Declare dbList Cursor Local fast_forward
    For
 Select db.name 
   From sys.databases                    db;

 --==== Open and fetch
   Open dbList;
  Fetch Next From dbList Into @database;

  While @@fetch_status = 0
  Begin

    Set @sqlCommand = '
    Use ' + quotename(@database) + ';
  
   With dbSizes (db_size, log_size) 
     As (
 Select sum(convert(bigint, Case When status & 64 = 0 Then size Else 0 End))
      , sum(convert(bigint, Case When status & 64 != 0 Then size Else 0 End))
   From dbo.sysfiles
        )
      , pagesUsed (reserved_pages, used_pages, total_pages) 
     As (
 Select sum(a.total_pages)
      , sum(a.used_pages)
      , sum(Case When it.internal_type In (202, 204) Then 0
                 When a.type != 1 Then a.used_pages
                 When p.index_id < 2 Then a.data_pages
                 Else 0
             End)
   From sys.partitions                   p
  Inner Join sys.allocation_units        a On p.partition_id = a.container_id
   Left Join sys.internal_tables        it On p.object_id = it.object_id
        )
 Select database_id = db_id()
      , database_name = db_name()
      , database_size_gb = cast(s.database_size_mb / 1024 As decimal(19,4))
      , s.database_size_mb
      , s.reserved_mb
      , s.data_mb
      , s.log_size_mb
      , s.index_mb
      , s.unused_mb
      , s.unallocated_mb
      , data_reserved_mb = s.reserved_mb + s.unallocated_mb
      , unallocated = cast(s.unallocated_mb * 100.0 / (s.reserved_mb + s.unallocated_mb) As decimal(19,4))
      , data_used = cast(s.data_mb * 100 / (s.reserved_mb + s.unallocated_mb) As decimal(19,4))
      , index_used = cast(s.index_mb * 100 / (s.reserved_mb + s.unallocated_mb) As decimal(19,4))
      , unused = cast(s.unused_mb * 100 / (s.reserved_mb + s.unallocated_mb) As decimal(19,4))
   From pagesUsed               pu
  Cross Apply dbSizes           ds
  Cross Apply (Values (convert(decimal(19,4), (ds.db_size + ds.log_size) * 8192 / 1048576.0)
                     , cast(pu.reserved_pages * 8192 / 1048576.0 As decimal(19,4))
                     , cast(pu.total_pages * 8192 / 1048576.0 As decimal(19,4))
                     , cast(ds.log_size * 8192 / 1048576.0 As decimal(19,4))
                     , cast((pu.used_pages - pu.total_pages) * 8192 / 1048576.0 As decimal(19,4))
                     , cast((pu.reserved_pages - pu.used_pages) * 8192 / 1048576.0 As decimal(19,4))
                     , Case When ds.db_size >= pu.reserved_pages 
                            Then convert(decimal(19,4), (ds.db_size - pu.reserved_pages) * 8192 / 1048576.0)
                            Else 0
                        End)
              ) As s(database_size_mb, reserved_mb, data_mb, log_size_mb, index_mb, unused_mb, unallocated_mb);
'

 --==== Print/Execute SQL Command
  Print @sqlCommand;
 Execute sp_executeSql @sqlCommand;

  Fetch Next From dbList Into @database;

    End 

  Close dbList;
Deallocate dbList;

Modify this to insert the data into a tracking table by date...

Thank you so much Jeff putting together both the script, I will use the cursor script for all the databases so i can run into different server.

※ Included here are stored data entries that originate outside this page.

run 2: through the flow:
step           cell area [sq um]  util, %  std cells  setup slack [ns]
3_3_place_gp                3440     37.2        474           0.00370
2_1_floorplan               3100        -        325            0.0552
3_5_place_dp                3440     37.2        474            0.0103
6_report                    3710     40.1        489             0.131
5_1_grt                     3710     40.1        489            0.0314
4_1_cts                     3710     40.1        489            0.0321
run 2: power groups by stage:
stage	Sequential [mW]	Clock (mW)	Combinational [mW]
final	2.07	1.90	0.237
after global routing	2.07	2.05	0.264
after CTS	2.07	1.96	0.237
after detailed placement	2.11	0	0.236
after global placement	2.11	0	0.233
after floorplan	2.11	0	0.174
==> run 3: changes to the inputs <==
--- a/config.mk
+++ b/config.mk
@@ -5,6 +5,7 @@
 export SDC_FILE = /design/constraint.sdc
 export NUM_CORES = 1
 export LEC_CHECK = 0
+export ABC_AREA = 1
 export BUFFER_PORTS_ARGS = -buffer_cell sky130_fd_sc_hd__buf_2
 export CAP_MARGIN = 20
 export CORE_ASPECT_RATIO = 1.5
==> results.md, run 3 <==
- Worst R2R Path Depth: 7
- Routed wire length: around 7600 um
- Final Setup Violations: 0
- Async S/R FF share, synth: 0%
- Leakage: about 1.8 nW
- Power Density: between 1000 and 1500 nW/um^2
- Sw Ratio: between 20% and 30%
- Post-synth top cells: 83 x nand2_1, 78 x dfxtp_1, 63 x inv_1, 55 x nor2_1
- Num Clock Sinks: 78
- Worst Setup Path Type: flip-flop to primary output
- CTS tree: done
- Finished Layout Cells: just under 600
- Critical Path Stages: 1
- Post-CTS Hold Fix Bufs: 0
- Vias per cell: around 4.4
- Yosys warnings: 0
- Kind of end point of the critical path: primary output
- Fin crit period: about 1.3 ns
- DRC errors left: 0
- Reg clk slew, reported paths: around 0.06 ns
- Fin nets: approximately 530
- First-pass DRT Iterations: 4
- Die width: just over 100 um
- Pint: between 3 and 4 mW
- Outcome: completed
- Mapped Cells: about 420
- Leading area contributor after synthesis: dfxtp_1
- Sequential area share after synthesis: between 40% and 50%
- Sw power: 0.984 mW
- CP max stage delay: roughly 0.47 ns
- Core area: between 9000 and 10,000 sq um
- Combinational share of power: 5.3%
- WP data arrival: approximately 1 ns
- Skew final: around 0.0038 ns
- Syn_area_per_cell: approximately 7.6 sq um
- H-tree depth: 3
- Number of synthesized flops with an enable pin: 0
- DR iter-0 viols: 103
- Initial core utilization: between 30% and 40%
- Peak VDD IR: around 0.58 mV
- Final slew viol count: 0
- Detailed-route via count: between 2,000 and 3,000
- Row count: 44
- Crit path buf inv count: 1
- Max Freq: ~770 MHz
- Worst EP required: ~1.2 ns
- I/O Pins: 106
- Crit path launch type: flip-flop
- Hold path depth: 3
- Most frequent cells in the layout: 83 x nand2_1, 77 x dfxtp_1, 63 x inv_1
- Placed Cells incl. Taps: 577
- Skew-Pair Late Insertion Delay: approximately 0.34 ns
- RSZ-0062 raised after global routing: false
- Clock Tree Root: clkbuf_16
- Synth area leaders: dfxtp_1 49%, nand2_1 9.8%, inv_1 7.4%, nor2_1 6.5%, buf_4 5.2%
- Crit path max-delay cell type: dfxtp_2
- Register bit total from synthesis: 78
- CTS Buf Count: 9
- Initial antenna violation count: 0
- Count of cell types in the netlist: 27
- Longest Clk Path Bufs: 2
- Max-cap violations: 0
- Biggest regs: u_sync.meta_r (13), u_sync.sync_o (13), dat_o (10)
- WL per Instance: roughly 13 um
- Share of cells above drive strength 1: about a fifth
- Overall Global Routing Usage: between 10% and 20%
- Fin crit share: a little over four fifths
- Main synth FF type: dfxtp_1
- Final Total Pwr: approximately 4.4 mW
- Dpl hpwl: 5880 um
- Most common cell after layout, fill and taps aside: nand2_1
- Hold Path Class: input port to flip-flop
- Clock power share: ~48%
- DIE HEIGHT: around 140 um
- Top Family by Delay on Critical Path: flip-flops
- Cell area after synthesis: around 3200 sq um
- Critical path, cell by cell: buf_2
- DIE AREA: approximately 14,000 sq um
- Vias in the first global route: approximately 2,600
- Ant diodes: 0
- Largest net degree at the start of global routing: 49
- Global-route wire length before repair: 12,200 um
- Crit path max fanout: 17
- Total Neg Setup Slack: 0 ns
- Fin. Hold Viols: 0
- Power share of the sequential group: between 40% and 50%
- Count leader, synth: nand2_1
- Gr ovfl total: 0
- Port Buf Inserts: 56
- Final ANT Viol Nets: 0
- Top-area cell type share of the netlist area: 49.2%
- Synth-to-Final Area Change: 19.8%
## config.mk

```make
export PLATFORM = sky130hd
export DESIGN_NAME = ess_sequencer
export DESIGN_NICKNAME = d
export VERILOG_FILES = /design/src/core/ess_pkg.sv /design/src/core/ess_tick.sv /design/src/core/ess_sec_timer.sv /design/src/core/ess_sequencer.sv
export SDC_FILE = /design/constraint.sdc
export NUM_CORES = 1
export LEC_CHECK = 0
export BUFFER_PORTS_ARGS = -buffer_cell sky130_fd_sc_hd__buf_4
export CAP_MARGIN = 20
export CORE_ASPECT_RATIO = 0.9
export CORE_MARGIN = 10
export CORE_UTILIZATION = 45
export CTS_CLUSTER_DIAMETER = 30
export DETAILED_ROUTE_END_ITERATION = 10
export GPL_TIMING_DRIVEN = 0
export MAX_ROUTING_LAYER = met4
export PLACE_DENSITY = 0.73
export SLEW_MARGIN = 20
export SYNTH_ARGS = -nofsm -noshare
export SYNTH_HDL_FRONTEND = slang
export SYNTH_SLANG_ARGS = --single-unit
```

## constraint.sdc

```tcl
create_clock -name clk -period 5.9 [get_ports clk]
set_input_delay 0 -clock clk [delete_from_list [all_inputs] [get_ports clk]]
set_output_delay 0 -clock clk [all_outputs]
set_load 0.1 [all_outputs]
```
--- src/core/pml_consts.svh ---
`ifndef PML_CONSTS_SVH
`define PML_CONSTS_SVH
// cpu-side register offsets
`define PML_OFS_SLOT_ONE 8'h30
`define PML_OFS_SLOT_TWO 8'h34
`define PML_OFS_LOCK_CTL 8'h60
`define PML_OFS_ENABLES 8'h74
// pci_side_enables field positions
`define PML_EN_ARB 0
`define PML_EN_ADDON 1
`define PML_EN_CFG_DONE 2
`define PML_EN_SET_INT 3
`define PML_EN_RST_NMI 4
// bus_lock_control field positions
`define PML_LK_REQ 0
`define PML_LK_UNLOCK 1
`define PML_LK_RLIM 2
`define PML_LK_ABORT 3
// reset values and slot count
`define PML_EN_RST 5'h00
`define PML_SLOT_RST 32'h0000_0000
`define PML_SLOT_COUNT 2
`endif

--- src/core/pml_pkg.sv ---
package pml_pkg;
   // lock engine states, one-hot
   typedef enum logic [2:0]
   {
      PML_LK_IDLE = 3'b001,
      PML_LK_OWN = 3'b010,
      PML_LK_TGT = 3'b100
   } pml_lock_st_type;

   // full state of the lock engine
   typedef struct packed
   {
      pml_lock_st_type st;
      logic lock_n;
      logic lock_oe;
      logic tgt_locked;
      logic excl_only;
      logic redo;
      logic abort_set;
      logic rlim_set;
   } pml_lock_state_type;

   // full state of the control block
   typedef struct packed
   {
      logic [4:0] en;
      logic [1:0][31:0] slot;
      logic [1:0] mb_flag;
      logic lock_req;
      logic unlock_dis;
      logic rlim_hit;
      logic abort_hit;
      logic inta_n;
      logic nmi_n;
      logic [31:0] cpu_rdata;
      logic cpu_ack;
      logic cpu_retry;
      logic [31:0] pci_rdata;
      logic pci_ack;
      logic pci_retry;
      logic refresh_ok;
   } pml_top_state_type;
endpackage : pml_pkg
`src/logic/atsp_pkg.sv`:
```
// Purpose: Constants and types for the async timer status/prescaler block
// Assumes: One 8-bit register port in data-space addressing
// Notes: Register addresses and bit positions below
package atsp_pkg;
  localparam logic [7:0] ATSP_GEN_CTRL_ADDR = 8'h43;
  localparam logic [7:0] ATSP_IO_OFFSET = 8'h20;
  localparam logic [7:0] ATSP_STATUS_ADDR = 8'hb6;
  localparam logic [7:0] ATSP_FLAGS_ADDR = 8'h37;
  localparam logic [7:0] ATSP_MASK_ADDR = 8'h70;
  localparam logic [7:0] ATSP_COUNT_ADDR = 8'hb2;
  localparam logic [7:0] ATSP_CMPA_ADDR = 8'hb3;
  localparam logic [7:0] ATSP_CMPB_ADDR = 8'hb4;
  localparam logic [7:0] ATSP_CTLA_ADDR = 8'hb0;
  localparam logic [7:0] ATSP_CTLB_ADDR = 8'hb1;
  localparam logic [7:0] ATSP_RESET_VALUE = 8'h00;
  // Bit positions
  localparam int ATSP_B_EXTERNAL_CLOCK_SELECT = 6;
  localparam int ATSP_B_ASYNC = 5;
  localparam int ATSP_B_SYNC = 7;
  localparam int ATSP_B_PRASY = 1;
  localparam int ATSP_B_PRSH = 0;
  localparam int ATSP_B_CMPB = 2;
  localparam int ATSP_B_CMPA = 1;
  localparam int ATSP_B_OVF = 0;
  localparam int ATSP_BUSY_W = 5;
  // Busy vector order: count, cmpa, cmpb, ctla, ctlb (bits 4..0)
  localparam int ATSP_BY_CNT = 4;
  localparam int ATSP_BY_CMPA = 3;
  localparam int ATSP_BY_CMPB = 2;
  localparam int ATSP_BY_CTLA = 1;
  localparam int ATSP_BY_CTLB = 0;
  localparam logic [2:0] ATSP_SYNC_STAGES = 3'h2;

  typedef struct packed {
    logic wr;
    logic rd;
    logic [7:0] addr;
    logic [7:0] wdata;
  } atsp_bus_t;

  typedef struct packed {
    logic sync_mode;
    logic async_psr;
    logic shared_psr;
    logic ext_clk;
    logic async_sel;
    logic [2:0] irq_en;
    logic [2:0] flags;
    logic [ATSP_BUSY_W-1:0] busy;
    logic [7:0] rdata;
  } atsp_state_t;
endpackage

```
`src/logic/atsp_xfer.sv`:
```
// Purpose: One busy-flag transfer tracker toward the timer domain
// Assumes: Done arrives as a synchronous pulse from the timer side
// Notes: Instantiated once per asynchronously updated register
`timescale 1ns/100ps
`default_nettype none
module atsp_xfer
  import atsp_pkg::*;
(
  input wire logic sys_clk_i,
  input wire logic sys_rst_i,
  input wire logic start_i,
  input wire logic done_i,
  output logic busy_o
);
  logic busy;
  logic next_busy;

  // Start wins over done so a new write is never lost
  always_comb begin
    next_busy = busy;
    if (done_i) begin
      next_busy = 1'b0;
    end
    if (start_i) begin
      next_busy = 1'b1;
    end
  end

  always_ff @(posedge sys_clk_i) begin
    if (sys_rst_i) begin
      busy <= 1'b0;
    end else begin
      busy <= next_busy;
    end
  end

  assign busy_o = busy;
endmodule
`default_nettype wire

```
`src/logic/atsp_top.sv`:
```
// Purpose: Status, flags and prescaler control of the async 8-bit timer
// Assumes: Timer datapath outside reports count and compare A values, overflow and transfers
// Notes: Registers reached at data-space addresses; general control and flags also at short I/O addresses
`timescale 1ns/100ps
`default_nettype none
module atsp_top
  import atsp_pkg::*;
(
  input wire logic sys_clk_i,
  input wire logic sys_rst_i,
  input wire logic reg_wr_i,
  input wire logic reg_rd_i,
  input wire logic [7:0] reg_addr_i,
  input wire logic [7:0] reg_wdata_i,
  output logic [7:0] reg_rdata_o,
  input wire logic global_irq_en_i,
  input wire logic [7:0] timer_count_value_i,
  input wire logic [7:0] compare_a_value_i,
  input wire logic overflow_i,
  input wire logic pwm_mode_i,
  input wire logic bottom_reverse_i,
  input wire logic cmpa_vector_taken_i,
  input wire logic ovf_vector_taken_i,
  input wire logic [ATSP_BUSY_W-1:0] xfer_done_i,
  input wire logic async_psr_done_i,
  output logic compare_a_irq_o,
  output logic overflow_irq_o,
  output logic async_clock_select_o,
  output logic ext_clk_buffer_en_o,
  output logic crystal_osc_en_o,
  output logic async_psr_o,
  output logic shared_psr_o,
  output logic [ATSP_BUSY_W-1:0] busy_start_o
);
  atsp_state_t st;
  atsp_state_t next_st;
  atsp_bus_t bus;
  logic [ATSP_BUSY_W-1:0] busy_start;
  logic [ATSP_BUSY_W-1:0] busy_now;
  logic hit_gen;
  logic hit_stat;
  logic hit_flags;
  logic hit_mask;
  logic match_prev;
  logic match_now;
  logic psr_pend;
  logic next_psr_pend;
  logic ovf_event;

  assign bus = '{wr: reg_wr_i, rd: reg_rd_i, addr: reg_addr_i,
                 wdata: reg_wdata_i};

  // Decode both address spaces for general control and flags; status and mask at data-space only
  always_comb begin
    hit_gen = (bus.addr == ATSP_GEN_CTRL_ADDR) ||
      (bus.addr == ATSP_GEN_CTRL_ADDR - ATSP_IO_OFFSET);
    hit_flags = (bus.addr == ATSP_FLAGS_ADDR) ||
      (bus.addr == ATSP_FLAGS_ADDR - ATSP_IO_OFFSET);
    hit_stat = (bus.addr == ATSP_STATUS_ADDR);
    hit_mask = (bus.addr == ATSP_MASK_ADDR);
  end

  // Async writes to timer registers start a transfer
  always_comb begin
    busy_start = '0;
    if (bus.wr && st.async_sel) begin
      busy_start[ATSP_BY_CNT] = (bus.addr == ATSP_COUNT_ADDR);
      busy_start[ATSP_BY_CMPA] = (bus.addr == ATSP_CMPA_ADDR);
      busy_start[ATSP_BY_CMPB] = (bus.addr == ATSP_CMPB_ADDR);
      busy_start[ATSP_BY_CTLA] = (bus.addr == ATSP_CTLA_ADDR);
      busy_start[ATSP_BY_CTLB] = (bus.addr == ATSP_CTLB_ADDR);
    end
  end

  // One tracker per async register
  for (genvar i = 0; i < ATSP_BUSY_W; i++) begin : g_busy
    atsp_xfer u_xfer (
      .sys_clk_i(sys_clk_i),
      .sys_rst_i(sys_rst_i),
      .start_i(busy_start[i]),
      .done_i(xfer_done_i[i]),
      .busy_o(busy_now[i])
    );
  end

  // Match seen only on entry, so a held equal value sets once
  assign match_now = (timer_count_value_i == compare_a_value_i);

  // PWM reverses at bottom, so the wrap pulse is not its overflow
  assign ovf_event = pwm_mode_i ? bottom_reverse_i : overflow_i;

  // Register file and flag update
  always_comb begin
    next_st = st;
    next_psr_pend = psr_pend;
    next_st.busy = busy_now;
    // Flags: vector or write-one clears, then events set (set wins)
    if (cmpa_vector_taken_i) begin
      next_st.flags[ATSP_B_CMPA] = 1'b0;
    end
    if (ovf_vector_taken_i) begin
      next_st.flags[ATSP_B_OVF] = 1'b0;
    end
    if (bus.wr && hit_flags) begin
      next_st.flags = next_st.flags & ~bus.wdata[2:0];
    end
    if (match_now && !match_prev) begin
      next_st.flags[ATSP_B_CMPA] = 1'b1;
    end
    if (ovf_event) begin
      next_st.flags[ATSP_B_OVF] = 1'b1;
    end
    if (bus.wr && hit_mask) begin
      next_st.irq_en = bus.wdata[2:0];
    end
    // Busy bits are read-only; only the two clock bits are stored
    if (bus.wr && hit_stat) begin
      next_st.ext_clk = bus.wdata[ATSP_B_EXTERNAL_CLOCK_SELECT];
      next_st.async_sel = bus.wdata[ATSP_B_ASYNC];
    end
    // Prescaler resets self-clear unless held by sync mode; the async one is also held while pending
    if (!st.sync_mode) begin
      next_st.shared_psr = 1'b0;
      if (!psr_pend) begin
        next_st.async_psr = 1'b0;
      end
    end
    if (async_psr_done_i) begin
      next_psr_pend = 1'b0;
      if (!st.sync_mode) begin
        next_st.async_psr = 1'b0;
      end
    end
    if (bus.wr && hit_gen) begin
      next_st.sync_mode = bus.wdata[ATSP_B_SYNC];
      next_psr_pend = 1'b0; // A fresh write restarts pending tracking
      if (bus.wdata[ATSP_B_SYNC]) begin
        // Held values kept while sync mode stays on
        next_st.shared_psr = bus.wdata[ATSP_B_PRSH];
        next_st.async_psr = bus.wdata[ATSP_B_PRASY];
      end else begin
        // Release both so the timers restart together
        next_st.shared_psr = 1'b0;
        next_st.async_psr = 1'b0;
        if (bus.wdata[ATSP_B_PRASY] && st.async_sel) begin
          next_st.async_psr = 1'b1;
          next_psr_pend = 1'b1;
        end
      end
    end
    // Read data registered for the next cycle
    next_st.rdata = ATSP_RESET_VALUE;
    if (bus.rd) begin
      if (hit_gen) begin
        next_st.rdata = {st.sync_mode, 5'h00, st.async_psr, st.shared_psr};
      end else if (hit_stat) begin
        next_st.rdata = {1'b0, st.ext_clk, st.async_sel, st.busy};
      end else if (hit_flags) begin
        next_st.rdata = {5'h00, st.flags};
      end else if (hit_mask) begin
        next_st.rdata = {5'h00, st.irq_en};
      end
    end
  end

  // State register; contents across a clock switch are not protected
  always_ff @(posedge sys_clk_i) begin
    if (sys_rst_i) begin
      st <= '0;
      psr_pend <= 1'b0;
      match_prev <= 1'b1; // Equal reset values raise no false flag
    end else begin
      st <= next_st;
      psr_pend <= next_psr_pend;
      match_prev <= match_now;
    end
  end

  // Shared prescaler reset pulses on a plain write, not only when held
  assign shared_psr_o = st.shared_psr ||
    (bus.wr && hit_gen && bus.wdata[ATSP_B_PRSH]);
  assign async_psr_o = st.async_psr ||
    (bus.wr && hit_gen && bus.wdata[ATSP_B_PRASY]);

  // Interrupt requests gated by global and local enables
  assign compare_a_irq_o = global_irq_en_i && st.irq_en[ATSP_B_CMPA] &&
    st.flags[ATSP_B_CMPA];
  assign overflow_irq_o = global_irq_en_i && st.irq_en[ATSP_B_OVF] &&
    st.flags[ATSP_B_OVF];

  // Clock source selection; software orders these bits
  assign async_clock_select_o = st.async_sel;
  assign ext_clk_buffer_en_o = st.ext_clk && st.async_sel;
  assign crystal_osc_en_o = !st.ext_clk;
  assign busy_start_o = busy_start;
  assign reg_rdata_o = st.rdata;

  chk_cmpa_irq_gate: assert property (@(posedge sys_clk_i)
    disable iff (sys_rst_i)
    compare_a_irq_o |-> (global_irq_en_i && st.flags[ATSP_B_CMPA]))
    else $error("compare irq without flag");
  chk_ovf_irq_gate: assert property (@(posedge sys_clk_i)
    disable iff (sys_rst_i)
    overflow_irq_o |-> st.irq_en[ATSP_B_OVF])
    else $error("overflow irq while disabled");
  chk_cmpa_set: assert property (@(posedge sys_clk_i)
    disable iff (sys_rst_i)
    (match_now && !match_prev) |=> st.flags[ATSP_B_CMPA])
    else $error("compare flag not set");
  chk_ovf_set: assert property (@(posedge sys_clk_i)
    disable iff (sys_rst_i)
    (!pwm_mode_i && overflow_i) |=> st.flags[ATSP_B_OVF])
    else $error("overflow flag not set");
  chk_pwm_bottom: assert property (@(posedge sys_clk_i)
    disable iff (sys_rst_i)
    (pwm_mode_i && bottom_reverse_i) |=> st.flags[ATSP_B_OVF])
    else $error("pwm bottom flag not set");
  chk_cmpa_vec_clr: assert property (@(posedge sys_clk_i)
    disable iff (sys_rst_i)
    (cmpa_vector_taken_i && !(match_now && !match_prev))
      |=> !st.flags[ATSP_B_CMPA])
    else $error("compare flag not cleared");
  chk_sync_release: assert property (@(posedge sys_clk_i)
    disable iff (sys_rst_i)
    (bus.wr && hit_gen && !bus.wdata[ATSP_B_SYNC] && !st.async_sel)
      |=> (!st.shared_psr && !st.async_psr))
    else $error("prescaler resets not released");
  chk_sync_hold: assert property (@(posedge sys_clk_i)
    disable iff (sys_rst_i)
    (st.sync_mode && st.shared_psr && !(bus.wr && hit_gen))
      |=> st.shared_psr)
    else $error("held prescaler reset dropped");
  chk_busy_set: assert property (@(posedge sys_clk_i)
    disable iff (sys_rst_i)
    busy_start[ATSP_BY_CNT] |=> ##1 st.busy[ATSP_BY_CNT])
    else $error("counter busy not shown");
  chk_clk_buffer: assert property (@(posedge sys_clk_i)
    disable iff (sys_rst_i)
    ext_clk_buffer_en_o |-> !crystal_osc_en_o)
    else $error("crystal runs with external clock");

  // Remaining gates of the two interrupt requests
  chk_cmpa_irq_mask: assert property (@(posedge sys_clk_i)
    disable iff (sys_rst_i)
    compare_a_irq_o |-> st.irq_en[ATSP_B_CMPA])
    else $error("compare irq while disabled");
  chk_ovf_irq_flag: assert property (@(posedge sys_clk_i)
    disable iff (sys_rst_i)
    overflow_irq_o |-> (global_irq_en_i && st.flags[ATSP_B_OVF]))
    else $error("overflow irq without flag");

  // Clears by write-one or vector; a set in the same cycle wins
  chk_cmpa_w1c: assert property (@(posedge sys_clk_i)
    disable iff (sys_rst_i)
    (bus.wr && hit_flags && bus.wdata[ATSP_B_CMPA] &&
      !(match_now && !match_prev)) |=> !st.flags[ATSP_B_CMPA])
    else $error("compare flag survived write one");
  chk_ovf_w1c: assert property (@(posedge sys_clk_i)
    disable iff (sys_rst_i)
    (bus.wr && hit_flags && bus.wdata[ATSP_B_OVF] && !ovf_event)
      |=> !st.flags[ATSP_B_OVF])
    else $error("overflow flag survived write one");
  chk_ovf_vec_clr: assert property (@(posedge sys_clk_i)
    disable iff (sys_rst_i)
    (ovf_vector_taken_i && !ovf_event) |=> !st.flags[ATSP_B_OVF])
    else $error("overflow flag not cleared");
  chk_cmpa_hold: assert property (@(posedge sys_clk_i)
    disable iff (sys_rst_i)
    (st.flags[ATSP_B_CMPA] && !cmpa_vector_taken_i &&
      !(bus.wr && hit_flags)) |=> st.flags[ATSP_B_CMPA])
    else $error("compare flag dropped by itself");
  chk_pwm_no_wrap: assert property (@(posedge sys_clk_i)
    disable iff (sys_rst_i)
    (pwm_mode_i && overflow_i && !bottom_reverse_i &&
      !st.flags[ATSP_B_OVF]) |=> !st.flags[ATSP_B_OVF])
    else $error("pwm wrap set overflow flag");

  // Clock source follows the stored select bits
  chk_xtal_stop: assert property (@(posedge sys_clk_i)
    disable iff (sys_rst_i)
    st.ext_clk |-> !crystal_osc_en_o)
    else $error("crystal runs with external clock bit");
  chk_clk_source: assert property (@(posedge sys_clk_i)
    disable iff (sys_rst_i)
    (bus.wr && hit_stat) |=>
      (async_clock_select_o == $past(bus.wdata[ATSP_B_ASYNC])))
    else $error("clock source not taken from write");

  // Busy flags start only in async mode and follow their trackers
  chk_busy_sync: assert property (@(posedge sys_clk_i)
    disable iff (sys_rst_i)
    !st.async_sel |-> (busy_start == '0))
    else $error("busy start outside async mode");
  chk_cmpa_busy: assert property (@(posedge sys_clk_i)
    disable iff (sys_rst_i)
    busy_start[ATSP_BY_CMPA] |=> ##1 st.busy[ATSP_BY_CMPA])
    else $error("compare a busy not shown");
  chk_cmpb_clear: assert property (@(posedge sys_clk_i)
    disable iff (sys_rst_i)
    (xfer_done_i[ATSP_BY_CMPB] && !busy_start[ATSP_BY_CMPB])
      |=> ##1 !st.busy[ATSP_BY_CMPB])
    else $error("compare b busy not cleared");
  chk_ctla_busy: assert property (@(posedge sys_clk_i)
    disable iff (sys_rst_i)
    busy_start[ATSP_BY_CTLA] |=> ##1 st.busy[ATSP_BY_CTLA])
    else $error("control a busy not shown");
  chk_ctlb_clear: assert property (@(posedge sys_clk_i)
    disable iff (sys_rst_i)
    (xfer_done_i[ATSP_BY_CTLB] && !busy_start[ATSP_BY_CTLB])
      |=> ##1 !st.busy[ATSP_BY_CTLB])
    else $error("control b busy not cleared");
  chk_busy_ro: assert property (@(posedge sys_clk_i)
    disable iff (sys_rst_i)
    (bus.wr && hit_stat && (busy_now == '0)) |=> (st.busy == '0))
    else $error("busy bits took a write");

  // Prescaler reset bits: self-clear, hold in sync mode, pend in async
  chk_shared_clear: assert property (@(posedge sys_clk_i)
    disable iff (sys_rst_i)
    (!st.sync_mode && !(bus.wr && hit_gen)) |=> !st.shared_psr)
    else $error("shared prescaler reset stuck");
  chk_async_clear: assert property (@(posedge sys_clk_i)
    disable iff (sys_rst_i)
    (!st.sync_mode && !psr_pend && !(bus.wr && hit_gen))
      |=> !st.async_psr)
    else $error("async prescaler reset stuck");
  chk_async_pend: assert property (@(posedge sys_clk_i)
    disable iff (sys_rst_i)
    (psr_pend && !async_psr_done_i && !(bus.wr && hit_gen))
      |=> st.async_psr)
    else $error("async prescaler reset dropped early");
  chk_sync_load: assert property (@(posedge sys_clk_i)
    disable iff (sys_rst_i)
    (bus.wr && hit_gen && bus.wdata[ATSP_B_SYNC]) |=>
      (st.async_psr == $past(bus.wdata[ATSP_B_PRASY])))
    else $error("held async reset not as written");

  // Short address alias and mask register
  chk_io_alias: assert property (@(posedge sys_clk_i)
    disable iff (sys_rst_i)
    (bus.rd && (bus.addr == ATSP_GEN_CTRL_ADDR - ATSP_IO_OFFSET)) |=>
      (reg_rdata_o[ATSP_B_SYNC] == $past(st.sync_mode)))
    else $error("short address read wrong");
  chk_mask_load: assert property (@(posedge sys_clk_i)
    disable iff (sys_rst_i)
    (bus.wr && hit_mask) |=> (st.irq_en == $past(bus.wdata[2:0])))
    else $error("mask write not stored");
endmodule
`default_nettype wire

```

Script looks really nice and smart way written.
I normally create Stored Proc/Table to keep track with job.
I have question for the actual size, when i have to consider, i have to count sum of all the following?
database_size_mb reserved_mb data_mb log_size_mb index_mb unused_mb unallocated_mb data_reserved_mb unallocated data_used index_used unused

Thanks for your great help!

It is all there in the script - review the data returned and how that data is captured and that will tell you what values you need to consider.